Could you copy, exactly as written, every line from the first line of the records through the one containing "export CAP_MARGIN = 20"?
******************************
--- config.mk ---
export PLATFORM = sky130hd
export DESIGN_NAME = load_store_unit
export DESIGN_NICKNAME = d
export VERILOG_FILES = /design/src/rtl/load_store_unit.sv
export SDC_FILE = /design/constraint.sdc
export NUM_CORES = 1
export LEC_CHECK = 0
export BUFFER_PORTS_ARGS = -buffer_cell sky130_fd_sc_hd__buf_4
export CAP_MARGIN = 20
export CORE_ASPECT_RATIO = 2
export CORE_MARGIN = 2
export CORE_UTILIZATION = 46
export DETAILED_ROUTE_END_ITERATION = 12
export GPL_ROUTABILITY_DRIVEN = 0
export PLACE_DENSITY = 0.81
export SYNTH_ARGS = -nofsm -noshare
export SYNTH_HDL_FRONTEND = slang
export SYNTH_SLANG_ARGS = --single-unit
--- constraint.sdc ---
create_clock -name clk -period 1.8 [get_ports clk]
set_input_delay 0.27 -clock clk [delete_from_list [all_inputs] [get_ports clk]]
set_output_delay 0.27 -clock clk [all_outputs]
set_load 0.02 [all_outputs]
--- src/rtl/load_store_unit.sv ---
// Multi-cycle load/store unit: lane steering, load extension, req/ack memory handshake with timeout.
// Define LSU_MISALIGN_TRAP_EN to fault misaligned halfword/word accesses instead of truncating the address.
module load_store_unit #(
  parameter int unsigned TIMEOUT = 255
) (
  input  logic        clk,
  input  logic        reset,
  input  logic        MemRead,
  input  logic        MemWrite,
  input  logic [2:0]  Funct3,
  input  logic [31:0] ALUResult,
  input  logic [31:0] WriteData,
  output logic [31:0] ReadData,
  output logic        Stall,
  output logic        Fault,
  output logic [31:0] FaultAddr,
  output logic        mem_req,
  output logic        mem_we,
  output logic [31:0] mem_addr,
  output logic [31:0] mem_wdata,
  output logic [3:0]  mem_be,
  input  logic [31:0] mem_rdata,
  input  logic        mem_ack
);

  typedef enum logic [1:0] {
    IDLE   = 2'd0,
    ACCESS = 2'd1,
    RESP   = 2'd2,
    FAULT  = 2'd3
  } state_t;

  localparam logic [7:0] TIMEOUT_C = 8'(TIMEOUT);

  state_t      state_q;
  logic [31:0] addr_q;
  logic [2:0]  funct3_q;
  logic        we_q;
  logic [31:0] wdata_q;
  logic [3:0]  be_q;
  logic [7:0]  cnt_q;
  logic [31:0] rdata_q;
  logic [31:0] fault_addr_q;

  logic req_valid;
  logic req_illegal;
  logic req_misalign;

  function automatic logic [31:0] steer_wdata(input logic [2:0] f3, input logic [31:0] wd);
    case (f3[1:0])
      2'b00:   steer_wdata = {4{wd[7:0]}};
      2'b01:   steer_wdata = {2{wd[15:0]}};
      default: steer_wdata = wd;
    endcase
  endfunction

  function automatic logic [3:0] steer_be(input logic [2:0] f3, input logic [1:0] a);
    case (f3[1:0])
      2'b00:   steer_be = 4'b0001 << a;
      2'b01:   steer_be = a[1] ? 4'b1100 : 4'b0011;
      default: steer_be = 4'b1111;
    endcase
  endfunction

  function automatic logic [31:0] extract_load(input logic [2:0] f3, input logic [1:0] a,
                                               input logic [31:0] rd);
    logic [7:0]  b;
    logic [15:0] h;
    b = rd[{a, 3'b000} +: 8];
    h = a[1] ? rd[31:16] : rd[15:0];
    case (f3)
      3'b000:  extract_load = {{24{b[7]}}, b};
      3'b001:  extract_load = {{16{h[15]}}, h};
      3'b100:  extract_load = {24'd0, b};
      3'b101:  extract_load = {16'd0, h};
      default: extract_load = rd;
    endcase
  endfunction

  // Request decode: legality of Funct3 for the access direction and optional alignment trap.
  always_comb begin
    req_valid = MemRead | MemWrite;
    case (Funct3)
      3'b000, 3'b001, 3'b010: req_illegal = 1'b0;
      3'b100, 3'b101:         req_illegal = MemWrite;
      default:                req_illegal = 1'b1;
    endcase
`ifdef LSU_MISALIGN_TRAP_EN
    case (Funct3[1:0])
      2'b01:   req_misalign = ALUResult[0];
      2'b10:   req_misalign = |ALUResult[1:0];
      default: req_misalign = 1'b0;
    endcase
`else
    req_misalign = 1'b0;
`endif
  end

  // Access sequencer; ReadData only changes on a load ack or a fault.
  always_ff @(posedge clk or negedge reset) begin
    if (!reset) begin
      state_q      <= IDLE;
      addr_q       <= 32'd0;
      funct3_q     <= 3'd0;
      we_q         <= 1'b0;
      wdata_q      <= 32'd0;
      be_q         <= 4'd0;
      cnt_q        <= 8'd0;
      rdata_q      <= 32'd0;
      fault_addr_q <= 32'd0;
    end else begin
      case (state_q)
        IDLE: begin
          if (req_valid) begin
            addr_q   <= ALUResult;
            funct3_q <= Funct3;
            we_q     <= MemWrite;
            wdata_q  <= MemWrite ? steer_wdata(Funct3, WriteData) : 32'd0;
            be_q     <= MemWrite ? steer_be(Funct3, ALUResult[1:0]) : 4'd0;
            cnt_q    <= 8'd0;
            if (req_illegal || req_misalign) begin
              state_q      <= FAULT;
              fault_addr_q <= ALUResult;
              rdata_q      <= 32'd0;
            end else begin
              state_q <= ACCESS;
            end
          end else begin
            state_q <= IDLE;
          end
        end
        ACCESS: begin
          if (mem_ack) begin
            if (!we_q) begin
              rdata_q <= extract_load(funct3_q, addr_q[1:0], mem_rdata);
            end else begin
              rdata_q <= rdata_q;
            end
            state_q <= RESP;
          end else if ((cnt_q + 8'd1) >= TIMEOUT_C) begin
            state_q      <= FAULT;
            fault_addr_q <= addr_q;
            rdata_q      <= 32'd0;
          end else begin
            cnt_q <= cnt_q + 8'd1;
          end
        end
        RESP:    state_q <= IDLE;
        FAULT:   state_q <= IDLE;
        default: state_q <= IDLE;
      endcase
    end
  end

  // Stall is raised combinationally on a new request so the core freezes in the issue cycle.
  assign Stall     = reset & (((state_q == IDLE) & req_valid) | (state_q == ACCESS));
  assign mem_req   = (state_q == ACCESS);
  assign Fault     = (state_q == FAULT);
  assign mem_we    = we_q;
  assign mem_addr  = {addr_q[31:2], 2'b00};
  assign mem_wdata = wdata_q;
  assign mem_be    = be_q;
  assign ReadData  = rdata_q;
  assign FaultAddr = fault_addr_q;

endmodule
==> impl_metrics.ini, run 1 <==
[synth]
synth.distinct_cells = 55
yosysSeqAreaShare_pct = 52.8
synth-seq-cells = 146
yosys-top-cells-area = dfrtp_1, mux2_2, a2bb2oi_1
async_flop_share_pct = 100
yosysWarnings = 0
ys.flop_type = dfrtp_1
yosysTopAreaCell = dfrtp_1
synth_edf_count = 0
yosysMostFrequentCell = dfrtp_1
synth_top_cell_area_share_pct = 52.8
synthTopCellsByCount = dfrtp_1, nand2_1, o21ai_0, mux2_2, buf_4
avgSynthCellArea_um2 = 10.9
syn-cell-area_um2 = 6920
syn_inst = 633

[timing]
finalSetupViolCount = 61
tightest_slew_ns = 0.541
timing.final.hold_violations = 0
slew_headroom_pct = 63.9
finClkSkew_ns = 0.00838
fin_crit_sh_pct = 111
max_clock_freq_mhz = 501
grt_setup_unrepaired = yes
report.final.slew_viol_count = 0
fin_tns_setup_ns = -7.63
finalCriticalPeriod_ns = 2.00
setup_ws_ns = -0.196

[setup_path]
rrSetupSlack_ns = -0.20
timing.rr.end = FaultAddr[25]$_DFFE_PN0P_
arrival_ns = 2.32
critPathKind = flip-flop to flip-flop
cp-end-kind = flip-flop
reg2reg_depth = 7
r2r-start = state_q[0]$_DFFE_PN0P_
cp_data_required_time_ns = 2.13
cp-start-kind = flip-flop
crit_fanout = 32

[clocking]
clkTransAtPathRegs_ns = 0.07
clock_sink_count = 146
cts_tree = yes
clockBufferDepth = 2
clkLatencyLatePin_ns = 0.42
cts_made_buffers = 17
clockRootBuffer = clkbuf_16
htreeDepth = 4

[power]
powerDensity_nw_per_um2 = 1930
vdd_drop_max_mv = 1.01
power_leakage_nw = 4.86
p_total_w = 0.0194

[detailed_routing]
dr_total_vias = 6158
drt-pass1-iter-count = 6
drt_wl_total_um = 21500
via_per_inst = 5.65
drt_iter0_drc = 302
ant_nets = 0
remaining_drc_errors = 0
wl_per_cell_um = 19.8

[floorplanning]
fp.dieW_um = 90.7
start_util_pct = 47.0
dieArea_um2 = 16100
core.rowCount = 63
pin_count = 240
fp.dieH_um = 177
core_um2 = 14700

[global_route]
grt_max_degree = 88
grtUsageTotal_pct = 25.1
grt-ovfl-total = 0
antenna_found_initial = 0
grt_pass1_wl_um = 31800
first_global_vias = 6221

[layout]
layout.nets = 988
antenna-diode-count = 0
final_layout_size_suffix_gt1_share_pct = 46.8
layout.cells.non_filler = 1090
area_growth_pct = 45.2

[place]
portBuffers = 237
pre_cts_slack_ns = -0.245
hpwl_um = 14700
post-place-cells = 1045

[run_status]
status = finished, violations left
violations = setup timing

[min_path]
worstHoldEndpoint = ReadData[13]$_DFFE_PN0P_
worst_hold_path.num_cells = 2
min_path_type = input port to flip-flop
hp-start = mem_rdata[13]

[run]
drv_cap = 0
-- critical path: stages, from the launching register on --
cell and delay, ns:
dfrtp_2 0.48, and2_1 0.19, or3_1 0.36, inv_2 0.07, o31a_2 0.15, a21boi_2 0.20
buf_12 0.22, a2bb2oi_1 0.21
-- final cells by class --
| class | instances | area (um2) |
|---|---|---|
| clock buffers | 17 | 425 |
| clock inverters | 15 | 171 |
| fillers | 1131 | 4690 |
| inverters | 13 | 51.3 |
| multi-input cells | 401 | 3030 |
| flip-flops and latches | 146 | 3660 |
| well taps | 195 | 244 |
| repair buffers | 303 | 2480 |
-- logic make-up after synthesis --
logic type | synth area share, %
flops | 52.8
buf+inv | 6.80
other cells | 0.0542
xor+xnor | 0.741
mux | 9.60
simple gates | 8.28
compound gates | 21.4
fa+ha+maj | 0.361
-- flip-flops by register name, summed over array words and instances (netlist names) --
register / count
state_q: 2
ReadData: 32
cnt_q: 8
mem_be: 4
mem_wdata: 32
funct3_q: 3
FaultAddr: 32
addr_q: 32
mem_we: 1
-- per-layer routing --
layer,vias up,share of wire [%],track usage (%)
li1,2781,-,-
met5,-,0,0
met1,3048,36,28.2
met2,278,55,45.6
met4,0,3.0,11.3
met3,51,5.4,4.88
-- per-stage QoR --
step                area, um2  utilization [%]  hold slack, ns
global route            10100             68.2          0.0735
floorplan                6960                -         -0.0256
finish                  10100             68.2          0.0885
CTS                      9780             66.3          0.0724
detailed placement       9060             61.4           0.140
global placement         9060             61.4           0.142
-- how the worst max path moves through the flow --
stage	endpoint	start	slack, ns
floorplan	ReadData[13]$_DFFE_PN0P_	cnt_q[1]$_DFFE_PN0P_	-0.18
global placement	ReadData[9]$_DFFE_PN0P_	cnt_q[1]$_DFFE_PN0P_	-0.16
detailed placement	ReadData[9]$_DFFE_PN0P_	cnt_q[1]$_DFFE_PN0P_	-0.25
CTS	ReadData[9]$_DFFE_PN0P_	cnt_q[0]$_DFFE_PN0P_	-0.19
global route	ReadData[9]$_DFFE_PN0P_	cnt_q[0]$_DFFE_PN0P_	-0.29
finish	FaultAddr[25]$_DFFE_PN0P_	state_q[0]$_DFFE_PN0P_	-0.20
-- power breakdown --
part | internal [W] | total, W | switching [W]
combinational | 0.00463 | 0.00993 | 0.00530
clock | 0.00208 | 0.00360 | 0.00152
sequential | 0.00478 | 0.00584 | 0.00106
total | 0.0115 | 0.0194 | 0.00788
-- placed cells by master (no fill, tap or decap), types with 3 or more instances in the layout --
cell type	count
inv_1	10
inv_6	7
buf_6	6
clkinvlp_4	4
a2bb2oi_1	33
o22ai_1	30
a21o_1	18
buf_4	283
nor2_1	14
a21oi_1	33
a221o_1	8
o221ai_1	7
clkbuf_16	20
nand2_1	53
a22o_1	12
nor2b_1	15
o21ai_2	10
and2_1	3
dfrtp_1	144
a21boi_0	8
o21ai_0	39
mux2i_1	18
nor3b_1	7
mux2_2	41
buf_12	10
-- what timing repair did --
action / 4_1_cts / 5_1_grt
setup buffers: 4 / 7
hold endpoints to repair: 22 / 0
hold buffers: 1 / 0
cloned: 0 / 4
setup endpoints to repair: 74 / 74
gates resized for setup: 32 / 29
pin swaps: 4 / 6
No activity file was read; power rests on OpenSTA's default activity.
==> inputs of run 2 (changes only) <==
--- a/config.mk
+++ b/config.mk
@@ -12,7 +12,9 @@
 export CORE_UTILIZATION = 46
 export DETAILED_ROUTE_END_ITERATION = 12
 export GPL_ROUTABILITY_DRIVEN = 0
+export HOLD_SLACK_MARGIN = 0.15
 export PLACE_DENSITY = 0.81
+export SLEW_MARGIN = 20
 export SYNTH_ARGS = -nofsm -noshare
 export SYNTH_HDL_FRONTEND = slang
 export SYNTH_SLANG_ARGS = --single-unit
==> impl_metrics.ini, run 2 (same netlist as run 1, synthesis figures left out) <==
[run_status]
status = finished, violations left
violations = setup timing

[floorplanning]
core_um2 = 14700
core.rowCount = 63
start_util_pct = 47.0
fp.dieW_um = 90.7
dieArea_um2 = 16100
pin_count = 240
fp.dieH_um = 177

[global_route]
first_global_vias = 6664
grt_pass1_wl_um = 33900
antenna_found_initial = 0
grtUsageTotal_pct = 26.6
grt_max_degree = 88
grt-ovfl-total = 0

[clocking]
clockRootBuffer = clkbuf_16
clock_sink_count = 146
cts_tree = yes
htreeDepth = 4
clkTransAtPathRegs_ns = 0.07
clockBufferDepth = 2
clkLatencyLatePin_ns = 0.42
cts_made_buffers = 17

[timing]
timing.final.hold_violations = 0
finalSetupViolCount = 63
max_clock_freq_mhz = 495
tightest_slew_ns = 0.541
finClkSkew_ns = 0.00892
slew_headroom_pct = 63.9
fin_tns_setup_ns = -8.33
grt_setup_unrepaired = yes
report.final.slew_viol_count = 0
fin_crit_sh_pct = 112
setup_ws_ns = -0.219
finalCriticalPeriod_ns = 2.02
whs_ns = 0.158

[detailed_routing]
remaining_drc_errors = 0
dr_total_vias = 6534
via_per_inst = 5.66
maxUsedRoutingLayer = met4
wl_met1_um = 8120
drt_wl_total_um = 23000
wl_met2_um = 12400
drt-pass1-iter-count = 5
ant_nets = 0
routed-wl-met3_um = 1440
drt_iter0_drc = 291
wl_per_cell_um = 19.9

[place]
pre_cts_slack_ns = -0.245
portBuffers = 237
hpwl_um = 14700
place_area_um2 = 9060

[layout]
layout.nets = 1053
final_layout_size_suffix_gt1_share_pct = 43.8
final_area_um2 = 10700
mostFrequentLayoutCells = buf_4, dfrtp_1, dlygate4sd3_1
final_common_cell = buf_4
antenna-diode-count = 0
area_growth_pct = 54.9
fin_util_pct = 72.8

[power]
pwr-share-clk_pct = 18.4
powerDensity_nw_per_um2 = 1830
switching_share_pct = 40.7
power_leakage_nw = 5.14
power.internal_w = 0.0116
vdd_drop_max_mv = 1.01
seqPwrFrac_pct = 29.8
combPwrFrac_pct = 51.8
p_sw_w = 0.00800

[run]
drv_cap = 0

[setup_path]
cp-end-kind = flip-flop
critPathKind = flip-flop to flip-flop
arrival_ns = 2.33
cp-start-kind = flip-flop
cp_data_required_time_ns = 2.11
crit_fanout = 12

[min_path]
min_path_type = input port to flip-flop
-- run 2: cell types whose count changed in the layout (fill, tap and decap cells not counted) --
cell	delta
inv_2	-1
a2bb2oi_1	-1
buf_4	-1
buf_6	-1
nor2_4	-1
a2bb2oi_2	+1
nor2_2	+1
dlygate4sd3_1	+65
inv_4	+1
buf_8	+1
clkbuf_16	+1
-- run 2: final timing paths --
check	start	cells past startpoint	to	slack, ns
worst min-delay path	WriteData[31]	3	mem_wdata[31]$_DFFE_PN0P_	0.16
worst max register to register	cnt_q[0]$_DFFE_PN0P_	8	ReadData[18]$_DFFE_PN0P_	-0.22
min in group asynchronous	reset	2	addr_q[5]$_DFFE_PN0P_	0.31
worst min register to register	ReadData[27]$_DFFE_PN0P_	1	ReadData[27]$_DFFE_PN0P_	0.48
worst max-delay path	cnt_q[0]$_DFFE_PN0P_	8	ReadData[18]$_DFFE_PN0P_	-0.22
max in group asynchronous	reset	3	mem_wdata[13]$_DFFE_PN0P_	0.72
-- run 2: metrics by stage --
stage                     power, W  instances
final                       0.0196       1155
after floorplan             0.0114        634
after global routing        0.0206       1155
after CTS                   0.0190       1145
after global placement      0.0149       1045
after detailed placement    0.0151       1045
-- run 2: critical path, cell delays in order (launching register included) --
cell	delay (ns)
dfrtp_1	0.42
ha_4	0.21
xnor2_4	0.13
nor3_4	0.23
o2111ai_2	0.15
a21bo_2	0.27
buf_4	0.16
clkbuf_16	0.16
a21o_1	0.19
-- run 2: what timing repair did --
action	in CTS	in global routing
gates cloned	0	4
hold buffers	66	0
endpoints found under the setup margin	74	74
buffers inserted	4	7
gates resized for setup	32	32
pin swaps	4	14
hold endpoints to repair	195	0
-- run 2: layout make-up --
cell class	instances	area, um2
clock inverters	15	171
multi-input cells	401	3030
fillers	987	4010
well taps	195	244
clock buffers	17	425
inverters	13	53.8
repair buffers	368	3150
flip-flops and latches	146	3660
-- run 2: power groups by stage --
stage	Clock [W]	Sequential (W)	Combinational [W]
after floorplan	0	0.00689	0.00451
after global placement	0	0.00577	0.00909
after detailed placement	0	0.00581	0.00929
after CTS	0.00366	0.00580	0.00955
after global routing	0.00381	0.00601	0.0107
final	0.00361	0.00586	0.0102
-- run 2: layer usage --
metal / up-vias / GRT usage, %
met5: - / 0
met4: 0 / 13.6
met3: 78 / 5.69
met2: 316 / 48.0
met1: 3226 / 29.2
li1: 2914 / -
******************************
Response to the task -
--- config.mk ---
export PLATFORM = sky130hd
export DESIGN_NAME = load_store_unit
export DESIGN_NICKNAME = d
export VERILOG_FILES = /design/src/rtl/load_store_unit.sv
export SDC_FILE = /design/constraint.sdc
export NUM_CORES = 1
export LEC_CHECK = 0
export BUFFER_PORTS_ARGS = -buffer_cell sky130_fd_sc_hd__buf_4
export CAP_MARGIN = 20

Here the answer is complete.